◆ **SUPPLIED ENTRIES**
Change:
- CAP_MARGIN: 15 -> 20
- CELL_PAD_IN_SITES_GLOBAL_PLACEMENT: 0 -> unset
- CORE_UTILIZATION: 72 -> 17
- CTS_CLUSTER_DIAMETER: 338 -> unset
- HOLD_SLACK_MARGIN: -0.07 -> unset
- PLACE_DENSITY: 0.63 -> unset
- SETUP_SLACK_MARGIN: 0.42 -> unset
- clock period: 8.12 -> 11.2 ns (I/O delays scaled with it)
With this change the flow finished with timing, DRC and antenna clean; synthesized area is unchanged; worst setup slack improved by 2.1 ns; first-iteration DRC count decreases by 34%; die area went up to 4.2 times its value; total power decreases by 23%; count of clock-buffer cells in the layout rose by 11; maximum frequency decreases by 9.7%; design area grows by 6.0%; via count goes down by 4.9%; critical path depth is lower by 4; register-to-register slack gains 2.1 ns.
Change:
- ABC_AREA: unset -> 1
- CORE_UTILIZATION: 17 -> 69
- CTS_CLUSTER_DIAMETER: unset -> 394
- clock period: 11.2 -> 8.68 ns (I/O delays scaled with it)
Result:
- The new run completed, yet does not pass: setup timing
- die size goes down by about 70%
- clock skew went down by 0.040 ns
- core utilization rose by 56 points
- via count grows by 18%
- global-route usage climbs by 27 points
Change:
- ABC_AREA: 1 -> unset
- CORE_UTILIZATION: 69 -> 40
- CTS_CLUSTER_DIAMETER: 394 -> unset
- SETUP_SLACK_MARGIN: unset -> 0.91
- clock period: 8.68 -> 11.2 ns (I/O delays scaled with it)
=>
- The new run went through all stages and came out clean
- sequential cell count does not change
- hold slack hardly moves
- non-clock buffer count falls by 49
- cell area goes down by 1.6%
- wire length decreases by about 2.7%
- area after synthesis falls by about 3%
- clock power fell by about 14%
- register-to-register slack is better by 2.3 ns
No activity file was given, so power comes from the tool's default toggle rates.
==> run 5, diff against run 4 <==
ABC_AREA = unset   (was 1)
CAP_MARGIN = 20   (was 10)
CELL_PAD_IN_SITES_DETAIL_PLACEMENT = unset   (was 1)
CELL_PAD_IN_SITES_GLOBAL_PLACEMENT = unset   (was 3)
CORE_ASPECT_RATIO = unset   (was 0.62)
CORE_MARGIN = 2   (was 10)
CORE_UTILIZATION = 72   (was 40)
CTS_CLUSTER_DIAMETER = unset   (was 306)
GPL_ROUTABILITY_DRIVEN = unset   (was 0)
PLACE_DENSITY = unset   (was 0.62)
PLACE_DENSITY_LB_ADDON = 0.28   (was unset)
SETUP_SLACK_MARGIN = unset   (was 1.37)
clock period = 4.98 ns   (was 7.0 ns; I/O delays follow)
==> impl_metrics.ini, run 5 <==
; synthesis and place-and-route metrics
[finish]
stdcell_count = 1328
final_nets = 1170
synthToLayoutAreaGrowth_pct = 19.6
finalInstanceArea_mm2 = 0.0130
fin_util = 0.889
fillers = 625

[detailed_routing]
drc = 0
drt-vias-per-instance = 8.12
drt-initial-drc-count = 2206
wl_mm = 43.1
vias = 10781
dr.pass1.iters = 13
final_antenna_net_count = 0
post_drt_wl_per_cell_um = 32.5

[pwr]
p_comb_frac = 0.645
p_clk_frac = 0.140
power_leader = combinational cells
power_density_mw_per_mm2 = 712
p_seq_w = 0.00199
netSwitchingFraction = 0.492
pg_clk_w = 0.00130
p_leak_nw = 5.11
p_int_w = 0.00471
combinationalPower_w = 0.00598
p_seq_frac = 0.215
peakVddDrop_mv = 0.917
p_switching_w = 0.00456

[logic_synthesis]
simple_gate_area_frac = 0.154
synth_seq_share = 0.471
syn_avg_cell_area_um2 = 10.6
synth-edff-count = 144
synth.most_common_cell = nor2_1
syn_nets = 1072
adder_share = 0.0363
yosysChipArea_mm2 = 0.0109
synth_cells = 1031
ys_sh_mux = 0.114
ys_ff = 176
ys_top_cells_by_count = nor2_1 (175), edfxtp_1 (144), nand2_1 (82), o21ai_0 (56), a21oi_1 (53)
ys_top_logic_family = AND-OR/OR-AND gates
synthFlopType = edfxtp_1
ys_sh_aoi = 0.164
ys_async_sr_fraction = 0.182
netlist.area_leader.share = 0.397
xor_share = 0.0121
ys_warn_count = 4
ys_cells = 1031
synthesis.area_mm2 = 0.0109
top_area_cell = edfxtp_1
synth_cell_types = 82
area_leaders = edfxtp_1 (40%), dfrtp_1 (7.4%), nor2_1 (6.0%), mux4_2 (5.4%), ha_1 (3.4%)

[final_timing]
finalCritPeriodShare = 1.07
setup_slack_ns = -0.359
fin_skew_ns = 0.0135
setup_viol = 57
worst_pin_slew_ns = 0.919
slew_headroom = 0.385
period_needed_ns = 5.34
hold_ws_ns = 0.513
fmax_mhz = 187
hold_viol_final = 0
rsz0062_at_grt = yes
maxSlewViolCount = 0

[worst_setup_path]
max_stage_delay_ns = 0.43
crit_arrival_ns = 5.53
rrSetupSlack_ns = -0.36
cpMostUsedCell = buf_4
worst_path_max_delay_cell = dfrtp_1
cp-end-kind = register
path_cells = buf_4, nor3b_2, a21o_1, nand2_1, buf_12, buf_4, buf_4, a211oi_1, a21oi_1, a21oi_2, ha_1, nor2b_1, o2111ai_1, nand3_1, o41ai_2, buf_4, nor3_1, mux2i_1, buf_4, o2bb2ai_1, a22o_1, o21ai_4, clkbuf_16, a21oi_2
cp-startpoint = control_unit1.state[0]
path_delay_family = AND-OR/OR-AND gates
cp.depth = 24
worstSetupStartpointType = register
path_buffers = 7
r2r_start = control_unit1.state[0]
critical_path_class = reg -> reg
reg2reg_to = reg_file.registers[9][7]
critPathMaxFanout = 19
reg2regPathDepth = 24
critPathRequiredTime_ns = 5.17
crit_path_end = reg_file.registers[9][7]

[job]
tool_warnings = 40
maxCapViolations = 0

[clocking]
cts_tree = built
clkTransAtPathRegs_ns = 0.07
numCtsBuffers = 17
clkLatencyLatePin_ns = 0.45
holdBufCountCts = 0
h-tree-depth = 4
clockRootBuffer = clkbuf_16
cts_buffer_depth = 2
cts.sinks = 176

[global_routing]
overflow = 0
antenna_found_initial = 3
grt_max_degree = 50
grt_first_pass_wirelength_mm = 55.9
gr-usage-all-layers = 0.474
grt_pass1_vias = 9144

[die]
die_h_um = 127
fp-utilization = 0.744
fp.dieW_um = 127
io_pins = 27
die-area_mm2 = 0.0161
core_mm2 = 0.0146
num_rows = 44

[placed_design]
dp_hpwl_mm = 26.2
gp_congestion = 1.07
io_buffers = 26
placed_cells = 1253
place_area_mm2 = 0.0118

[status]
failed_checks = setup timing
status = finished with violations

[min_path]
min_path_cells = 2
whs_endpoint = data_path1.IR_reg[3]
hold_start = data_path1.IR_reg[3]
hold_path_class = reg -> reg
==> flow/design.v (excerpt) <==
module processor_arm #(parameter N = 64)
							(input logic CLOCK_50, reset,
							output logic [N-1:0] IM_addr,
							input  logic [31:0] IM_readData,
							output logic [N-1:0] DM_writeData, DM_addr,
							output logic DM_writeEnable, DM_readEnable,
							input  logic [N-1:0] DM_readData);
	logic [31:0] q;
	logic [3:0] AluControl;
	logic reg2loc, regWrite, AluSrc, Branch, memtoReg, memRead, memWrite;
	logic [10:0] instr;
	assign q = IM_readData;
	controller 		c 			(.instr(instr), 
									.AluControl(AluControl), 
									.reg2loc(reg2loc), 
									.regWrite(regWrite), 
									.AluSrc(AluSrc), 
									.Branch(Branch),
									.memtoReg(memtoReg), 
									.memRead(memRead), 
									.memWrite(memWrite));
	datapath #(64) dp 		(.reset(reset), 
									.clk(CLOCK_50), 
									.reg2loc(reg2loc), 
									.AluSrc(AluSrc), 
									.AluControl(AluControl), 
									.Branch(Branch), 
									.memRead(memRead),
									.memWrite(memWrite), 
									.regWrite(regWrite), 
									.memtoReg(memtoReg), 
									.IM_readData(q), 
									.DM_readData(DM_readData), 
									.IM_addr(IM_addr), 
									.DM_addr(DM_addr), 
									.DM_writeData(DM_writeData), 
									.DM_writeEnable(DM_writeEnable), 
									.DM_readEnable(DM_readEnable));				
	flopr #(11)		IF_ID_TOP(.clk(CLOCK_50),
									.reset(reset), 
									.d(q[31:21]), 
									.q(instr));
endmodule
==> flow/config.mk <==
export PLATFORM = sky130hd
export DESIGN_NAME = processor_arm
export DESIGN_NICKNAME = processor_arm
export VERILOG_FILES = /design/flow/design.v
export SDC_FILE = /design/flow/constraint.sdc
export NUM_CORES = 4
export LEC_CHECK = 0
export CAP_MARGIN = 20
export CORE_MARGIN = 2
export CORE_UTILIZATION = 40
export SLEW_MARGIN = 20
==> flow/constraint.sdc <==
create_clock -name core_clock -period 9.5 [get_ports {CLOCK_50}]
set_input_delay 1.9000 -clock core_clock [delete_from_list [all_inputs] [get_ports {CLOCK_50}]]
set_output_delay 1.9000 -clock core_clock [all_outputs]
set_load 0.01 [all_outputs]
run.sh (not shown) runs the stock make flow with config.mk's settings and CLKGATE_MAP_FILE=.
The starting point completed without violations.
Next try:
- ABC_AREA: default -> 1
- CELL_PAD_IN_SITES_GLOBAL_PLACEMENT: default -> 1
- CORE_ASPECT_RATIO: default -> 0.52
- clock period: 9.5 -> 10.0 ns (I/O delays scaled with it)
=> Routed wire length came out higher by 36%; critical path depth came out higher by 7; register-to-register slack is better by 1.8 ns; cell area came out higher by 1.9%; via count came out higher by 25%; worst setup slack is better by 1.8 ns; hold slack is worse by 0.0038 ns; sequential share of layout area came out lower by 1.0 points.
Next try:
- ABC_AREA: 1 -> default
- CELL_PAD_IN_SITES_GLOBAL_PLACEMENT: 1 -> default
- CORE_ASPECT_RATIO: 0.52 -> default
- CORE_UTILIZATION: 40 -> 71
- CTS_CLUSTER_DIAMETER: default -> 50
- CTS_CLUSTER_SIZE: default -> 10
- PLACE_DENSITY_LB_ADDON: default -> 0.24
- TNS_END_PERCENT: default -> 5
- clock period: 10.0 -> 9.43 ns (I/O delays scaled with it)
Effect: Die area fell by well over a third; design area goes down by a few percent; via count goes down by about a fifth; global-route usage rose by 11 points.
Next try:
- CORE_UTILIZATION: 71 -> 57
- CTS_CLUSTER_DIAMETER: 50 -> default
- CTS_CLUSTER_SIZE: 10 -> default
- PLACE_DENSITY_LB_ADDON: 0.24 -> default
- TNS_END_PERCENT: 5 -> default
- clock period: 9.43 -> 5.44 ns (I/O delays scaled with it)
=> Now the flow ran to the end with violations: negative setup slack. Fmax rises by a quarter to a third. Final cell count rises by roughly a tenth. Wire length rises by a few percent. Clock power rises by well over a third.
Next try:
- CORE_UTILIZATION: 57 -> 70
- CTS_CLUSTER_DIAMETER: default -> 219
- CTS_CLUSTER_SIZE: default -> 13
- GPL_ROUTABILITY_DRIVEN: default -> 0
- PLACE_DENSITY_LB_ADDON: default -> 0.06
- SETUP_SLACK_MARGIN: default -> -0.13
- TNS_END_PERCENT: default -> 100
- clock period: 5.44 -> 5.27 ns (I/O delays scaled with it)
Effect:
- The new run finished but fails on negative setup slack
- sequential power rises by about 3%
- utilization rises by 13 points
- wire length falls by 3.9%
- final area falls by 2.5%
- global-route usage rises by 7.3 points
Power and IR drop assume default switching activity.
Setup of job 101:
==> flow/design.v (excerpt) <==
module bicubic(clk, rst, act, in, out_0, out_1, out_2, out_3);
make LEC_CHECK=0 CAP_MARGIN=10 CELL_PAD_IN_SITES_DETAIL_PLACEMENT=1 CELL_PAD_IN_SITES_GLOBAL_PLACEMENT=2 CORE_ASPECT_RATIO=1.27 CORE_MARGIN=2 CORE_UTILIZATION=59 CTS_CLUSTER_SIZE=21 GPL_ROUTABILITY_DRIVEN=0 GPL_TIMING_DRIVEN=0 MAX_ROUTING_LAYER=met5 SETUP_SLACK_MARGIN=0.5 SLEW_MARGIN=20 finish   # period 10.0 ns
run.sh (not shown) runs the stock make flow with config.mk's settings and CLKGATE_MAP_FILE=.
Job 101: full flow OK, the timing, design-rule and antenna checks passed
==> branch umber <==
## hopselection
module hopselection(
clk_6M, rstz, p_033us,
regi_isMaster,
ps_pagerespTO,
fk_page,
scancase,
m_half_tslot_p,
connsnewslave, connsnewmaster,
txbit_period, rxbit_period,
fkset_p,   
psackfhs, pagetxfhs, pagetmp, pagerxackfhs ,
corre_threshold,
psrxfhs_succ_p,
psrxfhs,
pstxid,
m_tslot_p, ms_tslot_p,
ps_N_incr_p,
pageAB_2Npage_count, 
Atrain,
regi_interlace_offset, regi_page_k_nudge,
regi_AFH_mode,
regi_AFH_N, regi_AFH_channel_map,
ps, gips, is, giis, page, inquiry, mpr, spr, ir, conns,
prs_clock_frozen, prm_clock_frozen,
CLK, CLKE, CLKN, BD_ADDR,
counter_isFHS,
fk,
fk_chg_p, fk_chg_p_ff,
fk_pstxid
);
==> flow/config.mk <==
export PLATFORM = sky130hd
export DESIGN_NAME = hopselection
export DESIGN_NICKNAME = hopselection
export VERILOG_FILES = /design/flow/design.v
export SDC_FILE = /design/flow/constraint.sdc
export NUM_CORES = 4
export LEC_CHECK = 0
export CAP_MARGIN = 20
export CORE_ASPECT_RATIO = 0.5
export CORE_MARGIN = 2
export CORE_UTILIZATION = 40
export CTS_CLUSTER_DIAMETER = 270
export CTS_CLUSTER_SIZE = 45
export PLACE_DENSITY = 0.6
export SETUP_SLACK_MARGIN = -1.01
export SLEW_MARGIN = 20
export TNS_END_PERCENT = 15
==> flow/constraint.sdc <==
create_clock -name core_clock -period 25.0 [get_ports {clk_6M}]
set_input_delay 5.0000 -clock core_clock [delete_from_list [all_inputs] [get_ports {clk_6M}]]
set_output_delay 5.0000 -clock core_clock [all_outputs]
set_load 0.01 [all_outputs]
run.sh (not shown) runs the stock make flow with config.mk's settings and CLKGATE_MAP_FILE=.
==> inputs of branch ember, as changes to branch umber <==
CORE_ASPECT_RATIO = default   (was 0.5)
CORE_UTILIZATION = 69   (was 40)
CTS_CLUSTER_DIAMETER = default   (was 270)
CTS_CLUSTER_SIZE = 14   (was 45)
PLACE_DENSITY = default   (was 0.6)
SETUP_SLACK_MARGIN = default   (was -1.01)
TNS_END_PERCENT = default   (was 15)
==> flow/constraint.sdc (replaced) <==
create_clock -name core_clock -period 13.9 [get_ports {clk_6M}]
set_input_delay 2.7800 -clock core_clock [delete_from_list [all_inputs] [get_ports {clk_6M}]]
set_output_delay 2.7800 -clock core_clock [all_outputs]
set_load 0.01 [all_outputs]
==> results.sh <==
# flow metrics
export IMPL_final_cell_count_no_fill=2762
export IMPL_tritoncts="yes"
export IMPL_worst_path_most_repeated_cell="ha_1"
export IMPL_final_util_pct=48.5
export IMPL_tapCellCount=588
export IMPL_timing_setup_tns_ps=0
export IMPL_cell_group_occupying_the_most_layout_area="multi-input combinational cells"
export IMPL_result_of_the_run="no timing/DRC/antenna violations"
export IMPL_placement_cell_area_um2=20500
export IMPL_finalMaxSlewViolations=0
export IMPL_globalplace_congestion=0.865
export IMPL_hold_path_depth=2
export IMPL_internal_power_mw=1.03
export IMPL_power_leakage_nw=8.72
# the run above: branch umber

==> results.sh <==
# implementation run metrics
export IMPL_compound_area_share_pct=17.1
export IMPL_fa_ha_area_share_pct=13.7
export IMPL_gate_count_after_technology_mapping=1974
export IMPL_grt_util_met3_pct=69.1
export IMPL_globalplace_congestion=0.962
export IMPL_yosys_stat_cells=1974
export IMPL_routing_layer_with_the_top_usage_in_global_route="met2"
export IMPL_io_buffers=231
export IMPL_ctsRootBufferMaster="clkbuf_16"
export IMPL_stop_stage="5_1_grt"
export IMPL_core_area_um2=25100
export IMPL_tritoncts_num_sinks=169
export IMPL_placement_cell_area_um2=22400
export IMPL_error="[ERROR GRT-0232] Routing congestion too high. Check the congestion heatmap in the GUI."
export IMPL_post_synth_top_area_fraction_pct=23.7
export IMPL_result_of_the_run="did not finish"
export IMPL_place_hpwl_um=44600
export IMPL_die_width_um=164
export IMPL_grt_overflow_total=557
export IMPL_synthSimpleGateAreaFrac_pct=16.7
export IMPL_placedCellCount=2749
# the run above: branch ember


==> exp/quartz <==
Starting RTL as in the previous note.
## hopselection
module hopselection(
clk_6M, rstz, p_033us,
regi_isMaster,
ps_pagerespTO,
fk_page,
scancase,
m_half_tslot_p,
connsnewslave, connsnewmaster,
txbit_period, rxbit_period,
fkset_p,   
psackfhs, pagetxfhs, pagetmp, pagerxackfhs ,
corre_threshold,
psrxfhs_succ_p,
psrxfhs,
pstxid,
m_tslot_p, ms_tslot_p,
ps_N_incr_p,
pageAB_2Npage_count, 
Atrain,
regi_interlace_offset, regi_page_k_nudge,
regi_AFH_mode,
regi_AFH_N, regi_AFH_channel_map,
ps, gips, is, giis, page, inquiry, mpr, spr, ir, conns,
prs_clock_frozen, prm_clock_frozen,
CLK, CLKE, CLKN, BD_ADDR,
counter_isFHS,
fk,
fk_chg_p, fk_chg_p_ff,
fk_pstxid
);
clock: 25.0 ns
lec_check: 0
abc_area: 0
cap_margin: 35
cell_pad_in_sites_detail_placement: 1
core_margin: 2
core_utilization: 59
gpl_routability_driven: 1
max_routing_layer: met4
place_density: 0.6
slew_margin: 25
tns_end_percent: 100
==> exp/lagoon (differences from exp/quartz) <==
==> flow/config.mk (replaced) <==
export PLATFORM = sky130hd
export DESIGN_NAME = hopselection
export DESIGN_NICKNAME = hopselection
export VERILOG_FILES = /design/flow/design.v
export SDC_FILE = /design/flow/constraint.sdc
export NUM_CORES = 4
export LEC_CHECK = 0
export CAP_MARGIN = 20
export CORE_MARGIN = 2
export CORE_UTILIZATION = 52
export CTS_CLUSTER_SIZE = 99
export PLACE_DENSITY = 0.6
export SLEW_MARGIN = 20
==> flow/constraint.sdc (replaced) <==
create_clock -name core_clock -period 21.1 [get_ports {clk_6M}]
set_input_delay 4.2200 -clock core_clock [delete_from_list [all_inputs] [get_ports {clk_6M}]]
set_output_delay 4.2200 -clock core_clock [all_outputs]
set_load 0.01 [all_outputs]
==> exp/amber (differences from exp/quartz) <==
==> flow/config.mk (replaced) <==
export PLATFORM = sky130hd
export DESIGN_NAME = hopselection
export DESIGN_NICKNAME = hopselection
export VERILOG_FILES = /design/flow/design.v
export SDC_FILE = /design/flow/constraint.sdc
export NUM_CORES = 4
export LEC_CHECK = 0
export CAP_MARGIN = 20
export CORE_MARGIN = 2
export CORE_UTILIZATION = 40
export CTS_CLUSTER_SIZE = 83
export PLACE_DENSITY = 0.85
export SLEW_MARGIN = 20
==> qor summary <==
Chip area: exp/amber 45700 um^2; exp/quartz 31200 um^2; exp/lagoon 35300 um^2
Non-clk buf share: exp/amber 11.6%; exp/quartz -; exp/lagoon 12.0%
Result of the run: exp/amber no timing/DRC/antenna violations; exp/quartz did not finish; exp/lagoon no timing/DRC/antenna violations
Failing step: exp/amber -; exp/quartz global routing (5_1_grt); exp/lagoon -
Final Power: exp/amber 1790 uW; exp/quartz -; exp/lagoon 2120 uW
Worst Hold Margin: exp/amber 0.473 ns; exp/quartz -; exp/lagoon 0.469 ns
Crit Path Class: exp/amber in -> out; exp/quartz -; exp/lagoon in -> out
Critical Path Source: exp/amber CLKN[0]; exp/quartz -; exp/lagoon CLKN[4]
Count of fill cells added during filler insertion: exp/amber 3871; exp/quartz -; exp/lagoon 2896
Number of max-slew violations in the final report: exp/amber 0; exp/quartz -; exp/lagoon 0
Maxcap violations: exp/amber 0; exp/quartz -; exp/lagoon 0
Core area: exp/amber 43300 um^2; exp/quartz 29500 um^2; exp/lagoon 33400 um^2
Worst Slack Setup Final: exp/amber 1.71 ns; exp/quartz -; exp/lagoon 0.833 ns
Crit. path cell count: exp/amber 54; exp/quartz -; exp/lagoon 53
Number of clock buffers in the layout: exp/amber 19; exp/quartz -; exp/lagoon 19
Top Consumer: exp/amber combinational cells; exp/quartz -; exp/lagoon combinational cells
Placed cell count: exp/amber 2726; exp/quartz 2530; exp/lagoon 2596
Power figures rest on the tool's default switching activity, not on a simulated workload.
==> flow/design.v (excerpt) <==
module main(
    input clk,
    input rst,
    input btnl,
	 input btnd,
	 input btnr,
	 input btnp,
	 input [3:0] speed,
    output [7:0] led,
	 output [6:0] seg,
	 output [3:0] an
    );
Size: about 200 flip-flops, roughly 29 I/O pins, ~0.0088 mm2 of cells after synthesis.
Settings: LEC_CHECK=0, ABC_AREA=1, CAP_MARGIN=20, CELL_PAD_IN_SITES_GLOBAL_PLACEMENT=1, CORE_ASPECT_RATIO=0.55, CORE_MARGIN=7, CORE_UTILIZATION=40, CTS_CLUSTER_DIAMETER=77, GPL_ROUTABILITY_DRIVEN=0, GPL_TIMING_DRIVEN=0, HOLD_SLACK_MARGIN=0.24, PLACE_DENSITY_LB_ADDON=0.02, SETUP_SLACK_MARGIN=-0.24, SLEW_MARGIN=40, TNS_END_PERCENT=100; clock period 10.0 ns.
run.sh (not shown) runs the stock make flow with config.mk's settings and CLKGATE_MAP_FILE=.
Edit:
- CELL_PAD_IN_SITES_GLOBAL_PLACEMENT: 1 -> unset
- CORE_ASPECT_RATIO: 0.55 -> unset
- CORE_MARGIN: 7 -> 2
- CORE_UTILIZATION: 40 -> 72
- CTS_CLUSTER_DIAMETER: 77 -> unset
- CTS_CLUSTER_SIZE: unset -> 90
- GPL_ROUTABILITY_DRIVEN: 0 -> unset
- GPL_TIMING_DRIVEN: 0 -> unset
- HOLD_SLACK_MARGIN: 0.24 -> unset
- PLACE_DENSITY: unset -> 0.35
- PLACE_DENSITY_LB_ADDON: 0.02 -> unset
- SETUP_SLACK_MARGIN: -0.24 -> 0.6
- SLEW_MARGIN: 40 -> 20
- TNS_END_PERCENT: 100 -> unset
- clock period: 10.0 -> 2.25 ns (I/O delays scaled with it)
- The changed run ran to the end with no violations
- setup slack gets worse by 6.1 ns
- sequential power rises to 4.4 times its value
- total power increases to 4.7 times its value
- routed wire length rose slightly

* * *

main again, from the RTL that the note above started with.
// main
module main(
    input clk,
    input rst,
    input btnl,
	 input btnd,
	 input btnr,
	 input btnp,
	 input [3:0] speed,
    output [7:0] led,
	 output [6:0] seg,
	 output [3:0] an
    );
clock: 2.79 ns
lec_check: 0
abc_area: 0
cap_margin: 30
cell_pad_in_sites_global_placement: 0
core_aspect_ratio: 0.55
core_margin: 5
core_utilization: 41
cts_cluster_size: 26
gpl_timing_driven: 0
hold_slack_margin: 0.22
max_routing_layer: met4
min_routing_layer: met2
place_density_lb_addon: 0.19
setup_slack_margin: 0.24
slew_margin: 0
Then changed:
Settings changed: CAP_MARGIN 30 to 20, CELL_PAD_IN_SITES_DETAIL_PLACEMENT set to 1, CELL_PAD_IN_SITES_GLOBAL_PLACEMENT 0 to 3, CORE_UTILIZATION 41 to 16, CTS_CLUSTER_SIZE 26 to 16, GPL_ROUTABILITY_DRIVEN set to 0, HOLD_SLACK_MARGIN 0.22 to not set, MIN_ROUTING_LAYER met2 to met1, PLACE_DENSITY_LB_ADDON 0.19 to 0.07, SETUP_SLACK_MARGIN 0.24 to not set.
Non-clock buffer count rose by 1.
Setup slack is worse by 140 ps.
Wire length rose by about 43%.
Final cell count rose by about 33%.
Flip-flop count does not change.
Then changed:
Settings changed: ABC_AREA 0 to 1, CAP_MARGIN 20 to 30, CELL_PAD_IN_SITES_DETAIL_PLACEMENT 1 to not set, CELL_PAD_IN_SITES_GLOBAL_PLACEMENT 3 to 0, CORE_UTILIZATION 16 to 41, CTS_CLUSTER_SIZE 16 to 26, GPL_ROUTABILITY_DRIVEN 0 to not set, HOLD_SLACK_MARGIN set to 0.22, MIN_ROUTING_LAYER met1 to met2, PLACE_DENSITY_LB_ADDON 0.07 to 0.19.
Effect: The new run finished clean; clock skew is lower by 13 ps; maximum frequency climbs by 17%; worst setup slack improved by 370 ps; non-clock buffer count fell by 14; sequential share of layout area goes up by 2.1 points; register-to-register slack gains 370 ps; design area shrinks by about 5%.
Then changed:
Settings changed: ABC_AREA 1 to 0, CORE_ASPECT_RATIO 0.55 to 1.02, CORE_MARGIN 5 to 2, CORE_UTILIZATION 41 to 72, CTS_CLUSTER_DIAMETER set to 45, CTS_CLUSTER_SIZE 26 to not set, GPL_TIMING_DRIVEN 0 to not set, HOLD_SLACK_MARGIN 0.22 to not set, MIN_ROUTING_LAYER met2 to not set, SETUP_SLACK_MARGIN set to 0.34.
Clock period 2.79 ns to 2.54 ns, I/O delays scaled along.
What happened: Worst setup slack loses 350 ps; non-clock buffer count grows by 3; clock power increases by 33%; total power grows by 19%; cell area fell by 1.5%; sequential power came out higher by 10%; first-iteration DRC count is lower by 48%; count of clock-buffer cells in the layout is higher by 6; hold slack is about the same; fmax goes down by 4.1%; global-route usage goes up by 7.0 points.
No activity file was given, so power comes from the tool's default toggle rates.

◆ **WHAT IS REQUIRED**
What you give back should be exactly the lines of the data above from the line with "placed_cells = 1253" through the line with "hold_start = data_path1.IR_reg[3]", both of those included, and nothing more.

◆ **SOLUTION FOR THIS PROBLEM**
placed_cells = 1253
place_area_mm2 = 0.0118

[status]
failed_checks = setup timing
status = finished with violations

[min_path]
min_path_cells = 2
whs_endpoint = data_path1.IR_reg[3]
hold_start = data_path1.IR_reg[3]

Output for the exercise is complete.